Prior to the June order, both standard offer and last resort service were priced at 3.8 cents per kilowatt-hour. However, market prices are far higher. In April, the state's largest electric distribution company entered into a six-month contract for last resort service supply at monthly prices ranging from 3.8 cents in May, to 6.5 cents in June, and 8 to 10 cents in July and August.
However, the PUC chose to hold last resort service prices well below market prices. For non-residential customers, it set last resort service prices at 2 to 3 cents below the utility's cost of power. For residential customers, it set last resort prices at 3 to 6 cents below the utility's power cost.
New York: Force Utilities to Exit Sales?
The New York Public Service Commission has opened a proceeding to consider a range of issues relating to the further development of the competitive retail electric and gas markets (Case 00-M-0504). Electric competition is well underway in New York. In this proceeding, the PSC will "refine [its] concept of the mature competitive retail energy markets (especially the future role of the regulated utilities) and ... identify and remove obstacles to its achievement."1
Among the issues regulators are considering is a different approach to pricing utility generation service: removing the problem altogether by requiring the regulated utilities to exit the business of selling electricity. The PSC has adopted a similar policy for the gas market. It described the advantages as follows: "Avoid the market-limiting effects of the LDC's dominant-provider position; provide a level playing field for gas supply marketers; place downward pressure on prices; and eliminate the regulation of what would become a competitive function."2
If the utility stops selling electricity altogether, it is no longer necessary to struggle with the pricing of utility generation service. However, it becomes necessary to designate another entity to serve as the provider of last resort, and to determine how that service will be priced. These and other issues will be considered in the New York proceeding.
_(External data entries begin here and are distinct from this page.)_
[src/rtl/lif_pkg.sv]
// Shared constants for the LIF neuron datapath.
// Widths, synaptic integrator states and saturation bounds.
package lif_pkg;

  localparam logic [1:0] S_IDLE = 2'd0;
  localparam logic [1:0] S_RUN  = 2'd1;
  localparam logic [1:0] S_DONE = 2'd2;

  function automatic int dp_w(input int n_stage);
    return n_stage + 2;
  endfunction

  function automatic int acc_w(input int w, input int n);
    return w + $clog2(n);
  endfunction

  function automatic int sat_hi(input int w);
    return (1 << (w - 1)) - 1;
  endfunction

  function automatic int sat_lo(input int w);
    return -(1 << (w - 1));
  endfunction

endpackage

[src/rtl/syn_weight_regfile.sv]
// Synaptic weight storage: one write port,
// one combinational read port.
module syn_weight_regfile #(
  parameter int W  = 8,
  parameter int N  = 8,
  parameter int AW = $clog2(N)
) (
  input  logic          clk,
  input  logic          rst,
  input  logic          we,
  input  logic [AW-1:0] waddr,
  input  logic [W-1:0]  wdata,
  input  logic [AW-1:0] raddr,
  output logic [W-1:0]  rdata
);

  logic [N-1:0][W-1:0] mem_q;
  logic [N-1:0][W-1:0] mem_d;

  // next weight array: write lands at the edge
  always_comb begin
    mem_d = mem_q;
    if (we) mem_d[waddr] = wdata;
  end

  // weight flops, cleared by reset
  always_ff @(posedge clk or posedge rst) begin
    if (rst) mem_q <= '0;
    else     mem_q <= mem_d;
  end

  assign rdata = mem_q[raddr];

endmodule

[src/rtl/syn_weighted_sum.sv]
// Sequential synaptic integrator: sum of w[i]*x[i],
// one input per clock, saturated to the datapath width.
module syn_weighted_sum
  import lif_pkg::*;
#(
  parameter int n_stage  = 6,
  parameter int N_INPUTS = 8,
  localparam int W  = dp_w(n_stage),
  localparam int IW = $clog2(N_INPUTS)
) (
  input  logic                clk,
  input  logic                rst,
  input  logic [N_INPUTS-1:0] x_spikes,
  input  logic                start,
  input  logic                w_we,
  input  logic [IW-1:0]       w_addr,
  input  logic [W-1:0]        w_data,
  output logic                busy,
  output logic                sum_valid,
  output logic [W-1:0]        sum_wx
);

  localparam int AW = acc_w(W, N_INPUTS);
  localparam logic signed [AW-1:0] HI = AW'(sat_hi(W));
  localparam logic signed [AW-1:0] LO = AW'(sat_lo(W));

  logic [1:0]               state_q, state_d;
  logic signed [AW-1:0]     acc_q, acc_d;
  logic [IW-1:0]            idx_q, idx_d;
  logic [N_INPUTS-1:0]      x_q, x_d;
  logic [W-1:0]             sum_q, sum_d;
  logic                     valid_q, valid_d;
  logic [W-1:0]             w_rd;
  logic signed [AW-1:0]     w_ext;

  syn_weight_regfile #(
    .W (W),
    .N (N_INPUTS),
    .AW(IW)
  ) u_wrf (
    .clk  (clk),
    .rst  (rst),
    .we   (w_we),
    .waddr(w_addr),
    .wdata(w_data),
    .raddr(idx_q),
    .rdata(w_rd)
  );

  assign w_ext = {{(AW-W){w_rd[W-1]}}, w_rd};

  // sequencer: latch spikes, accumulate one weight per clock, saturate
  always_comb begin
    state_d = state_q;
    acc_d   = acc_q;
    idx_d   = idx_q;
    x_d     = x_q;
    sum_d   = sum_q;
    valid_d = 1'b0;
    unique case (state_q)
      S_IDLE: begin
        if (start) begin
          state_d = S_RUN;
          x_d     = x_spikes;
          acc_d   = '0;
          idx_d   = '0;
        end
      end
      S_RUN: begin
        if (x_q[idx_q]) acc_d = acc_q + w_ext;
        idx_d = idx_q + 1'b1;
        if (idx_q == IW'(N_INPUTS - 1)) state_d = S_DONE;
      end
      S_DONE: begin
        if (acc_q > HI)      sum_d = HI[W-1:0];
        else if (acc_q < LO) sum_d = LO[W-1:0];
        else                 sum_d = acc_q[W-1:0];
        valid_d = 1'b1;
        state_d = S_IDLE;
      end
      default: state_d = S_IDLE;
    endcase
  end

  // integrator state; reset aborts any integration in flight
  always_ff @(posedge clk or posedge rst) begin
    if (rst) begin
      state_q <= S_IDLE;
      acc_q   <= '0;
      idx_q   <= '0;
      x_q     <= '0;
      sum_q   <= '0;
      valid_q <= 1'b0;
    end else begin
      state_q <= state_d;
      acc_q   <= acc_d;
      idx_q   <= idx_d;
      x_q     <= x_d;
      sum_q   <= sum_d;
      valid_q <= valid_d;
    end
  end

  assign busy      = (state_q != S_IDLE);
  assign sum_valid = valid_q;
  assign sum_wx    = sum_q;

endmodule
[config.mk]
export PLATFORM = sky130hd
export DESIGN_NAME = syn_weighted_sum
export DESIGN_NICKNAME = d
export VERILOG_FILES = /design/src/rtl/lif_pkg.sv /design/src/rtl/syn_weight_regfile.sv /design/src/rtl/syn_weighted_sum.sv
export SDC_FILE = /design/constraint.sdc
export NUM_CORES = 1
export LEC_CHECK = 0
export CAP_MARGIN = 25
export CORE_MARGIN = 2
export CORE_UTILIZATION = 59
export CTS_CLUSTER_SIZE = 8
export DETAILED_ROUTE_END_ITERATION = 10
export GPL_TIMING_DRIVEN = 1
export PLACE_DENSITY_LB_ADDON = 0.2
export SYNTH_ARGS = -nofsm -noshare
export SYNTH_HDL_FRONTEND = slang
export SYNTH_HIERARCHICAL = 1
export SYNTH_SLANG_ARGS = --single-unit
[constraint.sdc]
create_clock -name clk -period 4.9 [get_ports clk]
set_input_delay 1.225 -clock clk [delete_from_list [all_inputs] [get_ports clk]]
set_output_delay 1.225 -clock clk [all_outputs]
set_load 0.05 [all_outputs]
Texas: Competitive Bidding for Last Resort Service?
The Public Utility Commission of Texas has two proceedings underway relating to the pricing of utility generation service.
The first concerns the establishment of the Provider of Last Resort, or POLR The Texas electric restructuring act provides that competitive retail electric suppliers--and not the regulated distribution companies--will serve as the providers of last resort. The statute requires the PUC to designate those providers, and requires POLR providers to offer a standard retail service package to any customer that requests it.3
The PUC staff has issued a draft rule regarding POLR. The draft rule provides that the POLR providers will be selected through a competitive bidding process that will also determine the rate for POLR service. The staff is requesting comments on this and other aspects of the draft rule.
The second Texas proceeding concerns the "price to beat" . The Texas restructuring act requires competitive affiliates of the regulated utilities to offer a rate known as the "price to beat" to residential and small commercial customers.4 These customers will be placed automatically on "price to beat" service if they don't choose another competitive supplier. Accordingly, "price to beat" functions the way utility generation service does in other states. The price to beat must reflect a 6 percent discount off bundled rates in effect as of Jan. 1, 1999.
Commission staff is conducting workshops regarding the price to beat, and plans to issue a preliminary proposal for comment. Staff is addressing issues such as the rate design for the service and the process for adjusting the "price to beat" rate for fuel price changes and other factors.
1 New York Public Service Commission, , Case 00-M-0504, p. 2 (March 21, 2000).
2 Id. pp. 2-3
3 Public Utility Regulatory Act, Texas Utilities Code Annotated § 39.106.
4 Public Utility Regulatory Act, Texas Utilities Code Annotated § 39.202.